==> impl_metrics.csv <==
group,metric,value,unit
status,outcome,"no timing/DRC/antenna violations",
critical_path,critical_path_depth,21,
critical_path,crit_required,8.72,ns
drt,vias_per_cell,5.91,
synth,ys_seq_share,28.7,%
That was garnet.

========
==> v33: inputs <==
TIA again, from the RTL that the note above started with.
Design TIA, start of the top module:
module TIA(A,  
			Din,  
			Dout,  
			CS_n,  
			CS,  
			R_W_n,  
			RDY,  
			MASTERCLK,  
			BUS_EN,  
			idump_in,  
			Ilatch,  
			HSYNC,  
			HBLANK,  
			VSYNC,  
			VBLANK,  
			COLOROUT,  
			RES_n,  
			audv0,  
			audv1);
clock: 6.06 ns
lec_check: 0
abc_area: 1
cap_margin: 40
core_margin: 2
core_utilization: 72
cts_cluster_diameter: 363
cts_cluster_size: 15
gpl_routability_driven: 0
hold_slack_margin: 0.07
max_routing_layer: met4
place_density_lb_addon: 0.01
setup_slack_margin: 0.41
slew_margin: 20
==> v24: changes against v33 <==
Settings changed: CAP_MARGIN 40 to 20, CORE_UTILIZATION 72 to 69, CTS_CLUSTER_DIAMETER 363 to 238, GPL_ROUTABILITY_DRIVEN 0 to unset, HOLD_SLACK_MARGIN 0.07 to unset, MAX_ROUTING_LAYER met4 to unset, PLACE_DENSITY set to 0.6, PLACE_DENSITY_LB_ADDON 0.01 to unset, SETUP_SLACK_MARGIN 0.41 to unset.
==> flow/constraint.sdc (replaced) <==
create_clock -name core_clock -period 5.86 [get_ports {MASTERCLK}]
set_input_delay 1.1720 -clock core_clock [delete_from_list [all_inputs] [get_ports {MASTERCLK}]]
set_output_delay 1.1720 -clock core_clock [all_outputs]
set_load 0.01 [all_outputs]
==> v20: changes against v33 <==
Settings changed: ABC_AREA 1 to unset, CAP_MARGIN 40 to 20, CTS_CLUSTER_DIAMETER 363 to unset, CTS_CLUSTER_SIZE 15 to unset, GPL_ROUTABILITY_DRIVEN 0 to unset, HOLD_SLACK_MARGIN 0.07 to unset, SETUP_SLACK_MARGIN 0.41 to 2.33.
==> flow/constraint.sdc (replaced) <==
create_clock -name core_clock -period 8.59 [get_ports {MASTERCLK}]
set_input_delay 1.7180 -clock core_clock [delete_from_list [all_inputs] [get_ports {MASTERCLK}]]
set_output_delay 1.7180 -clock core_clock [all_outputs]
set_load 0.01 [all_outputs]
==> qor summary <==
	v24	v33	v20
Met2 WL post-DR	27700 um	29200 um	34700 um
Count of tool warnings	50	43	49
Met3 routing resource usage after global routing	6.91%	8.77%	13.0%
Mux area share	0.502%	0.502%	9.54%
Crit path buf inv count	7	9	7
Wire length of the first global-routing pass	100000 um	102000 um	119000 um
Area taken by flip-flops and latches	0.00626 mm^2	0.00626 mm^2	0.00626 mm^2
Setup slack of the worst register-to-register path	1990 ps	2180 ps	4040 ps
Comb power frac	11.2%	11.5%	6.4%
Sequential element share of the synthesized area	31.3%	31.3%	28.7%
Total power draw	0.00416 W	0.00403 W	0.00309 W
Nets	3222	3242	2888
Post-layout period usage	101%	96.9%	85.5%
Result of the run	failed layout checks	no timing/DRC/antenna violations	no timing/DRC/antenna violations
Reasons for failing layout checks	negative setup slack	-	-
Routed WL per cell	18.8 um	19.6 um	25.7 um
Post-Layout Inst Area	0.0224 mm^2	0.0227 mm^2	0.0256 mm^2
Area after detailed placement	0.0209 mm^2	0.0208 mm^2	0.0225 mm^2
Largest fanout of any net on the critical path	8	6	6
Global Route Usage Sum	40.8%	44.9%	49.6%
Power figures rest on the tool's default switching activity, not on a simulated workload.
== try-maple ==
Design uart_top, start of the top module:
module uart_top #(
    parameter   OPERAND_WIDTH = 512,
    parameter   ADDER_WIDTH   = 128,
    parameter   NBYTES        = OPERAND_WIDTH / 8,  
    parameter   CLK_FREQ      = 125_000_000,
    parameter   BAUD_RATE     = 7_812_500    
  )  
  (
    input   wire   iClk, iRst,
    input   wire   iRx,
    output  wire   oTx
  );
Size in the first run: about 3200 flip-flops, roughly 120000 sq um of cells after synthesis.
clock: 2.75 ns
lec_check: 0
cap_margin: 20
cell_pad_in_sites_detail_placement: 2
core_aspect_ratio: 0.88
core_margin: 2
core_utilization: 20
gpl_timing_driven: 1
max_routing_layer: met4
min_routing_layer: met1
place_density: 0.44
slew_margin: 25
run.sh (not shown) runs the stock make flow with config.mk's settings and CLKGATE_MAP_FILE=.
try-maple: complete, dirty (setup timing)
**********
- [Work to complete]
Wherever the word "violations" occurs in a line of the listing, copy that line.

- [Solution]
status,outcome,"no timing/DRC/antenna violations",
Result of the run	failed layout checks	no timing/DRC/antenna violations	no timing/DRC/antenna violations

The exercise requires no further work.